-------- DATASET EXTRACT

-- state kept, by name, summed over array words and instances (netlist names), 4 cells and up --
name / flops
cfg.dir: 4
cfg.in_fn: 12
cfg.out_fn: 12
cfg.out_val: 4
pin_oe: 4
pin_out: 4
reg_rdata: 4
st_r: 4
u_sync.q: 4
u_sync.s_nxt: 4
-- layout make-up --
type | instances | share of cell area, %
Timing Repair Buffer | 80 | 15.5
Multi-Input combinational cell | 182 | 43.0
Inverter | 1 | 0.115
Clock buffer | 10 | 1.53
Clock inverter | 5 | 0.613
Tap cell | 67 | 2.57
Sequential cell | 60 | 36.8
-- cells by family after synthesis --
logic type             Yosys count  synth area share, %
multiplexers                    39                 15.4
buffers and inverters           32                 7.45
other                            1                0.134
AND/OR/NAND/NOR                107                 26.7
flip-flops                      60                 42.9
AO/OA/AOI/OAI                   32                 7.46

----------------

TASK ITEM
Using only the entries above, output the line with "cfg.out_val: 4", the line with "Inverter | 1 | 0.115", and all lines between them, exactly as they stand.

YOUR SOLUTION
cfg.out_val: 4
pin_oe: 4
pin_out: 4
reg_rdata: 4
st_r: 4
u_sync.q: 4
u_sync.s_nxt: 4
-- layout make-up --
type | instances | share of cell area, %
Timing Repair Buffer | 80 | 15.5
Multi-Input combinational cell | 182 | 43.0
Inverter | 1 | 0.115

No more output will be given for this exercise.